--- DIRECTIONS FOR THIS TASK ---
Only one portion of the data is to be written out: from the line bearing "set_output_delay 2.4000 -clock" through the line bearing "bash standard.sh SETUP_SLACK_MARGIN=6.25". Write it exactly as it appears.

* * * *

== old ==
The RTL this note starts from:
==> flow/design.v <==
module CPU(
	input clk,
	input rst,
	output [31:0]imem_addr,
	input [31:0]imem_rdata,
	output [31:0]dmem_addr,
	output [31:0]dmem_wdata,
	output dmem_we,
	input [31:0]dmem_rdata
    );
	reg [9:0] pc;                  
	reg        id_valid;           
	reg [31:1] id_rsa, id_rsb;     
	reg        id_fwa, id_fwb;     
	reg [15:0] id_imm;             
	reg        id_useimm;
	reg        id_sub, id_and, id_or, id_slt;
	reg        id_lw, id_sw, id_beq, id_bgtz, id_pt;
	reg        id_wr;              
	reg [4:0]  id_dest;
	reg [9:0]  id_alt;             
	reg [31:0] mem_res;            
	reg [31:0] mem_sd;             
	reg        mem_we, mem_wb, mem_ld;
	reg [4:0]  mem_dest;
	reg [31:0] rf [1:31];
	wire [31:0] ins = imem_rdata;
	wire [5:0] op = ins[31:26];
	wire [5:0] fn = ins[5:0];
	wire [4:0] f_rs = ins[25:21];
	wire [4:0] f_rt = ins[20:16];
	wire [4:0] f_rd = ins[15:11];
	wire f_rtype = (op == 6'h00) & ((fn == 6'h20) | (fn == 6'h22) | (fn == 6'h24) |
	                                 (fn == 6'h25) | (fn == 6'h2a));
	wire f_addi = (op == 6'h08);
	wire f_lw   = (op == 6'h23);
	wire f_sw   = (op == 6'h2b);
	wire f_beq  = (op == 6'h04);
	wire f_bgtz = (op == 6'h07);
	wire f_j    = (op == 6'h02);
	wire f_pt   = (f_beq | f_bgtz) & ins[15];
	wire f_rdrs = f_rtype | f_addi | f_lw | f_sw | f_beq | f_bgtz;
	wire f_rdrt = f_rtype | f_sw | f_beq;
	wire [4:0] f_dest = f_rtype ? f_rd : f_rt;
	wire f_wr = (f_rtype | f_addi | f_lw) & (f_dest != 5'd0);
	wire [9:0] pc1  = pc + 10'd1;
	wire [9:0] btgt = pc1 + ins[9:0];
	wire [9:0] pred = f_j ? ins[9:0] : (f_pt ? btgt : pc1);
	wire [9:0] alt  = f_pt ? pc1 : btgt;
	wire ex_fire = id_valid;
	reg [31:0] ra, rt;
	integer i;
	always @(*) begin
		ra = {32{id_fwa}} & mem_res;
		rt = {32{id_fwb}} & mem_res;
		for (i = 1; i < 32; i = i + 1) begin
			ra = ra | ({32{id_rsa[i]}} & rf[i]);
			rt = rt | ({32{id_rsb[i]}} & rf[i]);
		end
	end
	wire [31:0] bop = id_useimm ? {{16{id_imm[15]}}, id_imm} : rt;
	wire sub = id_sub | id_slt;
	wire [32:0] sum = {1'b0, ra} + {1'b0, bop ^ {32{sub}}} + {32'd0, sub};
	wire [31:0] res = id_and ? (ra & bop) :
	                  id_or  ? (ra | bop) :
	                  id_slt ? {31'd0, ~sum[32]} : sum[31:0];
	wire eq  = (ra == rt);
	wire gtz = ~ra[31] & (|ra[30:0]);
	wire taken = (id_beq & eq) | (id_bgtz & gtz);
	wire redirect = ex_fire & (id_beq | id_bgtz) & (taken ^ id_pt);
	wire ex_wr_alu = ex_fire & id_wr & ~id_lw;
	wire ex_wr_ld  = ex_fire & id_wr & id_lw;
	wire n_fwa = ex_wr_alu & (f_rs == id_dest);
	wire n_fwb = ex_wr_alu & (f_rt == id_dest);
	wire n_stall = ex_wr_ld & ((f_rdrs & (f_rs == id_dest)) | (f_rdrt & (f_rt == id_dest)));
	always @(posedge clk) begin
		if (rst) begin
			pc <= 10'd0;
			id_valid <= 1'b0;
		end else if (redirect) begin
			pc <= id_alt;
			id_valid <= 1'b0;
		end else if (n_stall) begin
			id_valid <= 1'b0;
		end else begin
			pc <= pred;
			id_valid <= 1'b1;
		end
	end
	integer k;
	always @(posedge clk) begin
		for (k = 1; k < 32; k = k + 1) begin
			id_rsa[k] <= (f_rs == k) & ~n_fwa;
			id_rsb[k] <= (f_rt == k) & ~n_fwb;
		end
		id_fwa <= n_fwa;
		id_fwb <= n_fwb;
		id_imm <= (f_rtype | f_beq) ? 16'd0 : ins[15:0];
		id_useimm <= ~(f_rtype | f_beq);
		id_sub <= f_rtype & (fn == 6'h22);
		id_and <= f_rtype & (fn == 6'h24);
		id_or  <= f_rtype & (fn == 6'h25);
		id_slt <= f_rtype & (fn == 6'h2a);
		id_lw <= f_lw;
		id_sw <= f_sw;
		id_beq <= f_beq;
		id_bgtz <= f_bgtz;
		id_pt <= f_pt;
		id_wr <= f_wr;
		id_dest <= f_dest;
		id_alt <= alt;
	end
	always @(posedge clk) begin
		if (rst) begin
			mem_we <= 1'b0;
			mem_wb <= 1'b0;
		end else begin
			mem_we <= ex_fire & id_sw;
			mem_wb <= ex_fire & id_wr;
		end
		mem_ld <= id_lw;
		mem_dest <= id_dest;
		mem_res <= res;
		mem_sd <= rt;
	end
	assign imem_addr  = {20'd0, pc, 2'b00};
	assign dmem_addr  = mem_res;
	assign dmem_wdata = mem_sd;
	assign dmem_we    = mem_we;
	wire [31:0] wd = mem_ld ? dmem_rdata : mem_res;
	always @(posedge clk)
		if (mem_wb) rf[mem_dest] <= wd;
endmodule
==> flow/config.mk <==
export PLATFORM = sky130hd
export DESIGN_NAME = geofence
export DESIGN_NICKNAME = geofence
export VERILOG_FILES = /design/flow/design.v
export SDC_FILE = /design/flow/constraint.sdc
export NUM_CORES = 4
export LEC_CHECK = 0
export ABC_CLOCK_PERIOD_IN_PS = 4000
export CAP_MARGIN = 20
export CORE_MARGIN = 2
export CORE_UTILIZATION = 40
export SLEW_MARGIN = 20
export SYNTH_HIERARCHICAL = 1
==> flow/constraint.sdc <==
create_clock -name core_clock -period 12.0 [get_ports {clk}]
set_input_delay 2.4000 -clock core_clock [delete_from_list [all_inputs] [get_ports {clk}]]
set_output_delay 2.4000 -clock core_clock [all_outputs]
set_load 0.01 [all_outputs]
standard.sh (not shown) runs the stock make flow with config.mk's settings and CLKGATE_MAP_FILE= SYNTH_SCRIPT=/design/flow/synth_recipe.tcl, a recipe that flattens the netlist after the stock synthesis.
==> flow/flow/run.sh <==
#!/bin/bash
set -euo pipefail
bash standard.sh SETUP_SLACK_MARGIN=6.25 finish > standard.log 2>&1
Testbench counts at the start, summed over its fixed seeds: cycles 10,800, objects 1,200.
From an optimization exercise on the open Yosys and OpenROAD flow, aimed at small area; shortcuts taken in it are not production practice.
The RTL was checked by simulation tests, not by an equivalence proof against the original design.
No activity file was given, so power comes from the tool's default toggle rates.

==> flow/design.v (excerpt) <==
module elevator_top
(
input clk, reset, Dsensor, Emergency,
Dopen, Dclose,
F1, F2, F3, F4,
F1up, F2down, F2up,
F3down, F3up, F4down,
output [6:0] floordisp, 
output [6:0] statedisp, 
output emergencylight 
);
For scale: ~190 cells after synthesis, about 1100 um2 of cells after synthesis.
export LEC_CHECK = 0
export CAP_MARGIN = 20
export CORE_MARGIN = 2
export CORE_UTILIZATION = 30
export CTS_BUF_LIST = sky130_fd_sc_hd__clkbuf_4
export CTS_CLUSTER_DIAMETER = 100
export CTS_CLUSTER_SIZE = 30
export PLACE_DENSITY = 0.5
export SLEW_MARGIN = 20
create_clock -name core_clock -period 5.0 [get_ports {clk}]
standard.sh (not shown) runs the stock make flow with config.mk's settings and CLKGATE_MAP_FILE= SYNTH_SCRIPT=/design/flow/synth_recipe.tcl, a recipe that flattens the netlist after the stock synthesis.
==> flow/flow/run.sh <==
#!/bin/bash
# Layout flow: the standard synthesis, then the combinational logic between
# the standard synthesis's flip-flops is re-optimised for area with ABC
# (flip-flop instances, names and cell types are kept; eight tries with
# different ABC seeds, the smallest is used), then the standard flow from
# floorplan to finish.
set -euo pipefail
RES=$PWD/orfs/results/$FLOW_PLATFORM/elevator_top/base
bash standard.sh $RES/1_2_yosys.v > standard_synth.log 2>&1
cp $RES/1_2_yosys.v $RES/1_2_yosys_std.v
LIB=$FLOW_HOME/platforms/$FLOW_PLATFORM/lib/sky130_fd_sc_hd__tt_025C_1v80.lib
for s in 1 2 3 4 5 6 7 8; do
  sed -e "s#@SEED@#$s#g" flow/area.abc > area_$s.abc
  sed -e "s#@LIB@#$LIB#g" -e "s#@IN@#$RES/1_2_yosys_std.v#g" -e "s#@OUT@#$PWD/resynth_$s.v#g" \
      -e "s#@ABC@#$PWD/area_$s.abc#g" -e "s#@STAT@#$PWD/resynth_$s.stat#g" flow/resynth.ys > resynth_$s.ys
done
for s in 1 2 3 4 5 6 7 8; do
  (yosys -s resynth_$s.ys > resynth_$s.log 2>&1 || true) &
  if [ $s = 4 ]; then wait; fi
done
wait
# candidates: finished tries whose netlist holds only library cells
best=$(for s in 1 2 3 4 5 6 7 8; do
  a=$(grep -s 'Chip area' resynth_$s.stat | awk '{print $NF}')
  if [ -n "$a" ] && [ -s resynth_$s.v ] && ! grep -qE '^\s*\\\$' resynth_$s.v; then echo "$a $s"; fi
done | sort -g | head -1 | awk '{print $2}')
if [ -z "$best" ]; then
  echo "no usable resynthesis, keeping the standard netlist" > resynth_choice.txt
  cp $RES/1_2_yosys_std.v resynth_std.v
  best=std
else
  echo "using resynth_$best" > resynth_choice.txt
fi
cat resynth_*.stat | grep 'Chip area' >> resynth_choice.txt || true
cp resynth_$best.v $RES/1_2_yosys.v
# ports are buffered with the smallest buffer
bash standard.sh BUFFER_PORTS_ARGS="-buffer_cell sky130_fd_sc_hd__buf_1" CTS_ARGS="-sink_clustering_enable -sink_clustering_size 30 -sink_clustering_max_diameter 100 -buf_list sky130_fd_sc_hd__clkbuf_4 -root_buf sky130_fd_sc_hd__clkbuf_4 -dont_use_dummy_load -repair_clock_nets" finish > standard_finish.log 2>&1
==> flow/flow/area.abc <==
strash
&get -n
&deepsyn -T 60 -S @SEED@
&put
dch -f
amap
topo
Other scripts of this flow, unchanged in this note and not shown: flow/flow/resynth.ys
The starting point finished with timing, DRC and antenna clean.
Next try:
--- a/flow/flow/run.sh
+++ b/flow/flow/run.sh
@@ -3,3 +3,3 @@
 # the standard synthesis's flip-flops is re-optimised for area with ABC
-# (flip-flop instances, names and cell types are kept; eight tries with
+# (flip-flop instances, names and cell types are kept; thirty-two tries with
 # different ABC seeds, the smallest is used), then the standard flow from
@@ -11,3 +11,3 @@
 LIB=$FLOW_HOME/platforms/$FLOW_PLATFORM/lib/sky130_fd_sc_hd__tt_025C_1v80.lib
-for s in 1 2 3 4 5 6 7 8; do
+for s in $(seq 1 32); do
   sed -e "s#@SEED@#$s#g" flow/area.abc > area_$s.abc
@@ -16,5 +16,5 @@
 done
-for s in 1 2 3 4 5 6 7 8; do
+for s in $(seq 1 32); do
   (yosys -s resynth_$s.ys > resynth_$s.log 2>&1 || true) &
-  if [ $s = 4 ]; then wait; fi
+  if [ $((s % 8)) = 0 ]; then wait; fi
 done
@@ -22,3 +22,3 @@
 # candidates: finished tries whose netlist holds only library cells
-best=$(for s in 1 2 3 4 5 6 7 8; do
+best=$(for s in $(seq 1 32); do
   a=$(grep -s 'Chip area' resynth_$s.stat | awk '{print $NF}')
@@ -36,2 +36,2 @@
 # ports are buffered with the smallest buffer
-bash standard.sh BUFFER_PORTS_ARGS="-buffer_cell sky130_fd_sc_hd__buf_1" CTS_ARGS="-sink_clustering_enable -sink_clustering_size 30 -sink_clustering_max_diameter 100 -buf_list sky130_fd_sc_hd__clkbuf_4 -root_buf sky130_fd_sc_hd__clkbuf_4 -dont_use_dummy_load -repair_clock_nets" finish > standard_finish.log 2>&1
+bash standard.sh BUFFER_PORTS_ARGS="-buffer_cell sky130_fd_sc_hd__buf_1" finish > standard_finish.log 2>&1
==> flow/flow/area.abc (replaced) <==
strash
&get -n
&deepsyn -T 240 -S @SEED@
&put
dch -f
amap
topo
Result: Area after synthesis drops by a few percent. Power goes up by roughly a tenth. Design area drops by a few percent. Count of clock-buffer cells in the layout does not change. Global-route usage decreases by 0.15 points. Die area fell by a few percent. Cell count goes down slightly. Routed wire length fell by a few percent.
Next try:
--- a/flow/flow/run.sh
+++ b/flow/flow/run.sh
@@ -3,3 +3,3 @@
 # the standard synthesis's flip-flops is re-optimised for area with ABC
-# (flip-flop instances, names and cell types are kept; thirty-two tries with
+# (flip-flop instances, names and cell types are kept; eight tries with
 # different ABC seeds, the smallest is used), then the standard flow from
@@ -11,3 +11,3 @@
 LIB=$FLOW_HOME/platforms/$FLOW_PLATFORM/lib/sky130_fd_sc_hd__tt_025C_1v80.lib
-for s in $(seq 1 32); do
+for s in 1 2 3 4 5 6 7 8; do
   sed -e "s#@SEED@#$s#g" flow/area.abc > area_$s.abc
@@ -16,5 +16,5 @@
 done
-for s in $(seq 1 32); do
+for s in 1 2 3 4 5 6 7 8; do
   (yosys -s resynth_$s.ys > resynth_$s.log 2>&1 || true) &
-  if [ $((s % 8)) = 0 ]; then wait; fi
+  if [ $s = 4 ]; then wait; fi
 done
@@ -22,3 +22,3 @@
 # candidates: finished tries whose netlist holds only library cells
-best=$(for s in $(seq 1 32); do
+best=$(for s in 1 2 3 4 5 6 7 8; do
   a=$(grep -s 'Chip area' resynth_$s.stat | awk '{print $NF}')
@@ -36,2 +36,2 @@
 # ports are buffered with the smallest buffer
-bash standard.sh BUFFER_PORTS_ARGS="-buffer_cell sky130_fd_sc_hd__buf_1" finish > standard_finish.log 2>&1
+bash standard.sh BUFFER_PORTS_ARGS="-buffer_cell sky130_fd_sc_hd__buf_1" CTS_ARGS="-sink_clustering_enable -sink_clustering_size 50 -sink_clustering_max_diameter 500 -sink_clustering_levels 1 -buf_list sky130_fd_sc_hd__clkbuf_4 -root_buf sky130_fd_sc_hd__clkbuf_4 -repair_clock_nets" finish > standard_finish.log 2>&1
==> flow/flow/area.abc (replaced) <==
strash
&get -n
&deepsyn -T 60 -S @SEED@
&put
dch -f
amap
topo
=> Combinational power fell by 12%; wire length came out higher by 5.4%; critical path depth goes down by 1; register-to-register slack is worse by 0.78 ns; clock skew is about the same; global-route usage rose by 0.15 points; clock power fell by 8.3%; worst hold slack is better by 0.0075 ns; first-iteration DRC count came out higher by 4.7%; cell area increases by 3.3%; synthesized area goes up by 2.7%.
Next try:
--- a/flow/flow/run.sh
+++ b/flow/flow/run.sh
@@ -36,2 +36,2 @@
 # ports are buffered with the smallest buffer
-bash standard.sh BUFFER_PORTS_ARGS="-buffer_cell sky130_fd_sc_hd__buf_1" CTS_ARGS="-sink_clustering_enable -sink_clustering_size 50 -sink_clustering_max_diameter 500 -sink_clustering_levels 1 -buf_list sky130_fd_sc_hd__clkbuf_4 -root_buf sky130_fd_sc_hd__clkbuf_4 -repair_clock_nets" finish > standard_finish.log 2>&1
+bash standard.sh BUFFER_PORTS_ARGS="-buffer_cell sky130_fd_sc_hd__buf_1" finish > standard_finish.log 2>&1
=> The changed run finished clean; register-to-register slack is about the same; wire length stays the same; die area does not change; worst setup slack does not change.

-- separate check: timing with driven ports --
The results above use ideal ports. As a check the final layouts listed here were re-extracted and re-timed, cells and wires unchanged.
Step 1 assumes that a clkbuf_16 drives the clock port and a buf_2 every other input.
Step 2, shift: input delay + t, output delay - t, t = (earliest + latest rising clock arrival at the registers) / 2. This alone moves slack from input paths to output paths.
Slacks: no drivers / after step 1 / after step 2; pairs: no drivers / after step 1.
run	shift t [ns]	slack for setup (ns)	clock arrival spread, ns
the first run	0.291	0.991 / 0.991 / 0.857	0.001 / 0.001
the second run	0.302	0.976 / 0.979 / 0.677	0.002 / 0.002
the third run	0.291	0.991 / 0.991 / 0.857	0.001 / 0.001
the fourth run	0.291	0.991 / 0.991 / 0.857	0.001 / 0.001
After both steps setup and hold are still met in every run listed. The setup slack of the second run, which loses most, moves by +0.003 ns with the drivers and by -0.299 ns with both steps.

* * * *

--- RESPONSE TO THE TASK ---
set_output_delay 2.4000 -clock core_clock [all_outputs]
set_load 0.01 [all_outputs]
standard.sh (not shown) runs the stock make flow with config.mk's settings and CLKGATE_MAP_FILE= SYNTH_SCRIPT=/design/flow/synth_recipe.tcl, a recipe that flattens the netlist after the stock synthesis.
==> flow/flow/run.sh <==
#!/bin/bash
set -euo pipefail
bash standard.sh SETUP_SLACK_MARGIN=6.25 finish > standard.log 2>&1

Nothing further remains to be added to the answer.